▶ [Task description] Search the material for the word "with" and report each line where it turns up.

▶ [Provided data]

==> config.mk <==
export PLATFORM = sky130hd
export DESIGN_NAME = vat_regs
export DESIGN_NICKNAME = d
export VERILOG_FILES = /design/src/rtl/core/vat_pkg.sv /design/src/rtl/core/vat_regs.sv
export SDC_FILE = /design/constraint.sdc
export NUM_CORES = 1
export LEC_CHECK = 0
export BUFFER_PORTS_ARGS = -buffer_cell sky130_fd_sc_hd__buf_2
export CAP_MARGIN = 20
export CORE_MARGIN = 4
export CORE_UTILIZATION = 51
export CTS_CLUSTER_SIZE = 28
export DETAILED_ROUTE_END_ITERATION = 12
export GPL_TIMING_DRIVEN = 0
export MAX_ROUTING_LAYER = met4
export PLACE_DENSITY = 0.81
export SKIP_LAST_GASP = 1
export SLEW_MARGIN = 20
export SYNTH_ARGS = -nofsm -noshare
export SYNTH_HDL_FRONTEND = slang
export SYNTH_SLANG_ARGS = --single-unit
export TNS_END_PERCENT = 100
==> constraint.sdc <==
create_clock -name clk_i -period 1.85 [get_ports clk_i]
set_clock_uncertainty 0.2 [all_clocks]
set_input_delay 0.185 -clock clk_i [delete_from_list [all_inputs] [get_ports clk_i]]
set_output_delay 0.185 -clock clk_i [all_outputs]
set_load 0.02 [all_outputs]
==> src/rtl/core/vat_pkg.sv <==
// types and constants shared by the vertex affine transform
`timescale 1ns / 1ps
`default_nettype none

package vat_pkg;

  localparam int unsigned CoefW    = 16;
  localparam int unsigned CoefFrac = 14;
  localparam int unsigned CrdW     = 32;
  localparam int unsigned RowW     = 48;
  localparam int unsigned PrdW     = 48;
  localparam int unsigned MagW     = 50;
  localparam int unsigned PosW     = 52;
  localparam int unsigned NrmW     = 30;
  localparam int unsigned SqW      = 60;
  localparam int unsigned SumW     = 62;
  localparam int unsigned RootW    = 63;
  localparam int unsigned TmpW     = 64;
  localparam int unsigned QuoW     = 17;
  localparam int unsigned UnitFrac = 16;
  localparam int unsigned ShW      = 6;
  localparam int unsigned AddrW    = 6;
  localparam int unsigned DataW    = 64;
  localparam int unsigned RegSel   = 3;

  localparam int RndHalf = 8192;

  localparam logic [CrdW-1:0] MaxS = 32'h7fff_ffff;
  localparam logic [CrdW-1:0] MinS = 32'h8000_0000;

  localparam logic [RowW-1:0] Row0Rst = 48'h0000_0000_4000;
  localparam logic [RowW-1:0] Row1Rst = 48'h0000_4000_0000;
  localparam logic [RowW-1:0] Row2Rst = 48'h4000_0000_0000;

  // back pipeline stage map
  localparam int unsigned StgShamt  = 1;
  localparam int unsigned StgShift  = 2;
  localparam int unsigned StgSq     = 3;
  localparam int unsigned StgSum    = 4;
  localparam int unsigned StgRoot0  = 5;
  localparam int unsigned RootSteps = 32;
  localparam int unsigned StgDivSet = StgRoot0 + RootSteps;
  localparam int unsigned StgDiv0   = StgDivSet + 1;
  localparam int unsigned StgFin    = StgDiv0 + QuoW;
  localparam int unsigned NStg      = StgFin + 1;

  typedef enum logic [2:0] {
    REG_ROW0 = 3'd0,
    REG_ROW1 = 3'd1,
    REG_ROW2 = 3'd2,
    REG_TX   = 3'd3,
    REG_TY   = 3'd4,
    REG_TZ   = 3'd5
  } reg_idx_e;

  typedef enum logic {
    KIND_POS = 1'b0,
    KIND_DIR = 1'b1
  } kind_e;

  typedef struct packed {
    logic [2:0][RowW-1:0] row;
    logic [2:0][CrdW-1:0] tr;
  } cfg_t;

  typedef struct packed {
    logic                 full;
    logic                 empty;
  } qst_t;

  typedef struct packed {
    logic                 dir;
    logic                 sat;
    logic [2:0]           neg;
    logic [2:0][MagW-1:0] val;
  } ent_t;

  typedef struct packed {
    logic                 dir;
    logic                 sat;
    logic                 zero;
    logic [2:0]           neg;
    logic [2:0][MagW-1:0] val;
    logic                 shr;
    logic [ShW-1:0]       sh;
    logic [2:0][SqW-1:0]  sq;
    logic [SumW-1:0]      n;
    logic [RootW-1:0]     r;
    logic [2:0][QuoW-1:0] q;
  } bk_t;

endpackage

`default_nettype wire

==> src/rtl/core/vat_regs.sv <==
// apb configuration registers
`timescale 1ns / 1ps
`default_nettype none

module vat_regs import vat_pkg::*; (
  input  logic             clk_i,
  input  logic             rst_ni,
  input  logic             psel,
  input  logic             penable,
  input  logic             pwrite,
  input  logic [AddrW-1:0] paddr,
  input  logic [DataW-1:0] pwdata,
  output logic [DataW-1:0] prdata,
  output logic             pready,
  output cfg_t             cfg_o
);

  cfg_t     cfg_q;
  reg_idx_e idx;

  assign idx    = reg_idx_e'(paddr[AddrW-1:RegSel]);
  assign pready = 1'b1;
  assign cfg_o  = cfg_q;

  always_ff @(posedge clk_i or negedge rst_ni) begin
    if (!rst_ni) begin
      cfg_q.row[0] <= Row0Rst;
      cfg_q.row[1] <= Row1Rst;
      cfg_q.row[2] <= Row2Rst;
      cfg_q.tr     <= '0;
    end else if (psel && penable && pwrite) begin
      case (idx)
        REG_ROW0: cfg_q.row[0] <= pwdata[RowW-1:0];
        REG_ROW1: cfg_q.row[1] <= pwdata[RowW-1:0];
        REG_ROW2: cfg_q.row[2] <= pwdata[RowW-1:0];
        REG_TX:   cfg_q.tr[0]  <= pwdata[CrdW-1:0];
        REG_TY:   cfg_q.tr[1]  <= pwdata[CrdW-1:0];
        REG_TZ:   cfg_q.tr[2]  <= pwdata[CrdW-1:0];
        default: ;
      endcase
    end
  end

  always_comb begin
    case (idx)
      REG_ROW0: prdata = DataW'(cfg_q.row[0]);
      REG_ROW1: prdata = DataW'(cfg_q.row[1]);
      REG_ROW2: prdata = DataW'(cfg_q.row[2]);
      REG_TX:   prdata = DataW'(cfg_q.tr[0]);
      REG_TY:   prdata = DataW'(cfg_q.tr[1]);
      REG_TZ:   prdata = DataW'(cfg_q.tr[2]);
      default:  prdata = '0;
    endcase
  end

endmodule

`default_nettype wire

...

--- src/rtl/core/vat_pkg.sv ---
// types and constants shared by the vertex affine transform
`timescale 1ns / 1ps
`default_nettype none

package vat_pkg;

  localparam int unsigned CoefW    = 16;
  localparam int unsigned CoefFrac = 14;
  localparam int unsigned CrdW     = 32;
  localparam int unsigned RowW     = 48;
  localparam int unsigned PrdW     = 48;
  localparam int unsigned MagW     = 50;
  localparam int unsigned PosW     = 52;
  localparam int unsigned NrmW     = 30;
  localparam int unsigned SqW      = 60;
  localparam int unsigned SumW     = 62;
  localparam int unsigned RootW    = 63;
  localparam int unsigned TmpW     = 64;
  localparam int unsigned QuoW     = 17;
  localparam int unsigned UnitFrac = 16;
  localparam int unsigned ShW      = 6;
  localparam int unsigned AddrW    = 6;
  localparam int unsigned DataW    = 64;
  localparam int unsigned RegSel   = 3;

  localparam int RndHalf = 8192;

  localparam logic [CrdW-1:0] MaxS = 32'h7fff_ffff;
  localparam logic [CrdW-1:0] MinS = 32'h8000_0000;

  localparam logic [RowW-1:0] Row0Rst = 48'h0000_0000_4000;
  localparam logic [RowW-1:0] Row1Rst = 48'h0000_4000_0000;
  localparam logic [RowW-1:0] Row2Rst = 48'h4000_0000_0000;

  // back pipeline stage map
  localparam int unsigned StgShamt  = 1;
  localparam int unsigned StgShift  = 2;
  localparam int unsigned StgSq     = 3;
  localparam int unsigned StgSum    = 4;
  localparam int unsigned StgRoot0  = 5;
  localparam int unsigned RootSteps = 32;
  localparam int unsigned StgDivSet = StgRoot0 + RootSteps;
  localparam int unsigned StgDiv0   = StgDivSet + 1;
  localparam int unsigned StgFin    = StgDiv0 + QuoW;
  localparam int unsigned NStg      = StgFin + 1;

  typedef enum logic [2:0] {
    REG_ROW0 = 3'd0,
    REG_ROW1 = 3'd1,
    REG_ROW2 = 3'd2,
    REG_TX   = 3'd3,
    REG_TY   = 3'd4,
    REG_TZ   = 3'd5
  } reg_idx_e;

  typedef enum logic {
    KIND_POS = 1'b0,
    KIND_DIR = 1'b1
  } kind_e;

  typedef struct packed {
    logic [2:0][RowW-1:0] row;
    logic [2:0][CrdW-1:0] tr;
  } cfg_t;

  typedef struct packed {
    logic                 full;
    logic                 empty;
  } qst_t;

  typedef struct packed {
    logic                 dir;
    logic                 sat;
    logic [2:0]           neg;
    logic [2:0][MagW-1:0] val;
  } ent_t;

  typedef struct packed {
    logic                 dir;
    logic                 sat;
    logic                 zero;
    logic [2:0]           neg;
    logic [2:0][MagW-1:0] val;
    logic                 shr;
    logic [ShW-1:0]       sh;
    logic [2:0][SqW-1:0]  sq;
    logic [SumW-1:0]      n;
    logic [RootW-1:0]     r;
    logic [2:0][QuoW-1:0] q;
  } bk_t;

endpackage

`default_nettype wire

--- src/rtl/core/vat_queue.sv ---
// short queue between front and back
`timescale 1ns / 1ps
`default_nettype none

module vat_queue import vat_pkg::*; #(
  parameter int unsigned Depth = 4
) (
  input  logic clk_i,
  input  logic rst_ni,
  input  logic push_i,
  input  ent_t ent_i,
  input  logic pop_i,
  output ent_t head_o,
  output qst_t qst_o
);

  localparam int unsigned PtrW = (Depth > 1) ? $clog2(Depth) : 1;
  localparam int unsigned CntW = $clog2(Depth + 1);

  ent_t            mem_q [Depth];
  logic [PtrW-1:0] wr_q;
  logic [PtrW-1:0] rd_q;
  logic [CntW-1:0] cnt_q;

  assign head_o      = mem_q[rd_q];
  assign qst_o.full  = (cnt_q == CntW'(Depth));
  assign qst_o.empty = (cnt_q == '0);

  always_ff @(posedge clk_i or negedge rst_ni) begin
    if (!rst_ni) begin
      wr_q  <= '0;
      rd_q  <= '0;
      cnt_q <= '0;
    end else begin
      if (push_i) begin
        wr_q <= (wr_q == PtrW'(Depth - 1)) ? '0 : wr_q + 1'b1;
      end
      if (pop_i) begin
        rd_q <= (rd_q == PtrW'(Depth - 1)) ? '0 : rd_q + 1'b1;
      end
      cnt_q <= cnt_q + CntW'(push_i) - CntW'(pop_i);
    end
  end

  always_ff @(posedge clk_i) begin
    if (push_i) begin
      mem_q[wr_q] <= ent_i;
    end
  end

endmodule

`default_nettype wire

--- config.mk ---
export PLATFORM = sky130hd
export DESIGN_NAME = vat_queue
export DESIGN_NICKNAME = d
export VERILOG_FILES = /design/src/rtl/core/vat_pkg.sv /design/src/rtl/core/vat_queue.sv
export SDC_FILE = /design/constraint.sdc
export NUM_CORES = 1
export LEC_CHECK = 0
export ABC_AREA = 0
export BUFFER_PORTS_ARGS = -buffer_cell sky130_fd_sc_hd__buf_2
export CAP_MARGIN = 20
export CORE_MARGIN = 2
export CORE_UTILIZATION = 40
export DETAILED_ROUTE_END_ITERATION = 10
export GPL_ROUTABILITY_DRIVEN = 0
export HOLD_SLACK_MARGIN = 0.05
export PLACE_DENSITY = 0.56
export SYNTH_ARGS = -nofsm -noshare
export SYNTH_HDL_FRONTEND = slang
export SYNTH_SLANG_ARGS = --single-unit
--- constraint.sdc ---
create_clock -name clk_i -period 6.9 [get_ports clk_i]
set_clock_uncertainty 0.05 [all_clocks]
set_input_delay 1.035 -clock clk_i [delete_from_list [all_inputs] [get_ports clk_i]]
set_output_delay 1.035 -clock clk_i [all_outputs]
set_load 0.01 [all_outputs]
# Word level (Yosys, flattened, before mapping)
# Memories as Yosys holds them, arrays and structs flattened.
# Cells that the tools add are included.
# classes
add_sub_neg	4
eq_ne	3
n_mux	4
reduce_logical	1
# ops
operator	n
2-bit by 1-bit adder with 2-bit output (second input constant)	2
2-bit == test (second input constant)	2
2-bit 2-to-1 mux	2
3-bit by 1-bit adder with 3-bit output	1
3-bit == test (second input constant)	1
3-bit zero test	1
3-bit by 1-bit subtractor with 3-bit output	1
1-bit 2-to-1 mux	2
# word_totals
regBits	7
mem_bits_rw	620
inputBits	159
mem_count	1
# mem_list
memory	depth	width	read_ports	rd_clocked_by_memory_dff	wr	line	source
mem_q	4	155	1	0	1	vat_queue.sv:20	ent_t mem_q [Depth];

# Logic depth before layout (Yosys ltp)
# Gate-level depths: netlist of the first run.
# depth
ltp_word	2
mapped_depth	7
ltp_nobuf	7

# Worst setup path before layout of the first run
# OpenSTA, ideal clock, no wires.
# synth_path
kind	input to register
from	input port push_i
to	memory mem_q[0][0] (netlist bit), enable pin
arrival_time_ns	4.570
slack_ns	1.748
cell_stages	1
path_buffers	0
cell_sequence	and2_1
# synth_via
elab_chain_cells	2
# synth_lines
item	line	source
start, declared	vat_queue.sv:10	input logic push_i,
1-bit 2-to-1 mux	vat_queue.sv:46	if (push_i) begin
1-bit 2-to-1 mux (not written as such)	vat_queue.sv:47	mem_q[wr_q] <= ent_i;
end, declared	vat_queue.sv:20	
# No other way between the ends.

...

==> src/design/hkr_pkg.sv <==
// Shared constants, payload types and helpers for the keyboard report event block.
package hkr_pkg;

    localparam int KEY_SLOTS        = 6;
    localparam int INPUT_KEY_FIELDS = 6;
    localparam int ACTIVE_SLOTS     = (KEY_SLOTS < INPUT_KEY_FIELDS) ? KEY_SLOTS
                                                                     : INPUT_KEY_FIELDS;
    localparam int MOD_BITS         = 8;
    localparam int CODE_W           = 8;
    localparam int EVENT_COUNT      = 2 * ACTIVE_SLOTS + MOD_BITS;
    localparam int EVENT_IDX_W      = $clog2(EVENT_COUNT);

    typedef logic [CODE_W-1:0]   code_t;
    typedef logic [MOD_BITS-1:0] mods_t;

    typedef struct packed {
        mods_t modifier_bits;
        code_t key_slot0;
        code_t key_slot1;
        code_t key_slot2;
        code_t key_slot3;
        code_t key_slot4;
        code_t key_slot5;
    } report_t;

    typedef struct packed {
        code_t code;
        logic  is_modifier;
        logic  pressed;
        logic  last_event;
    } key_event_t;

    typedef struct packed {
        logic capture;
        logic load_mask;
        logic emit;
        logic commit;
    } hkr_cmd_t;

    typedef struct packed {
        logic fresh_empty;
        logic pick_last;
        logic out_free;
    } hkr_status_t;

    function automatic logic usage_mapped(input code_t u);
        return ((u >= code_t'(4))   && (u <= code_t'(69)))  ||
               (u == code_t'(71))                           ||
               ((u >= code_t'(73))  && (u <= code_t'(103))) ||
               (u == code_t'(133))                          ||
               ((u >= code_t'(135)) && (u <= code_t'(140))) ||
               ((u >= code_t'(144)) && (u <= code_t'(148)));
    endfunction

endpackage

▶ [Exercise output]
2-bit by 1-bit adder with 2-bit output (second input constant)	2
3-bit by 1-bit adder with 3-bit output	1
3-bit by 1-bit subtractor with 3-bit output	1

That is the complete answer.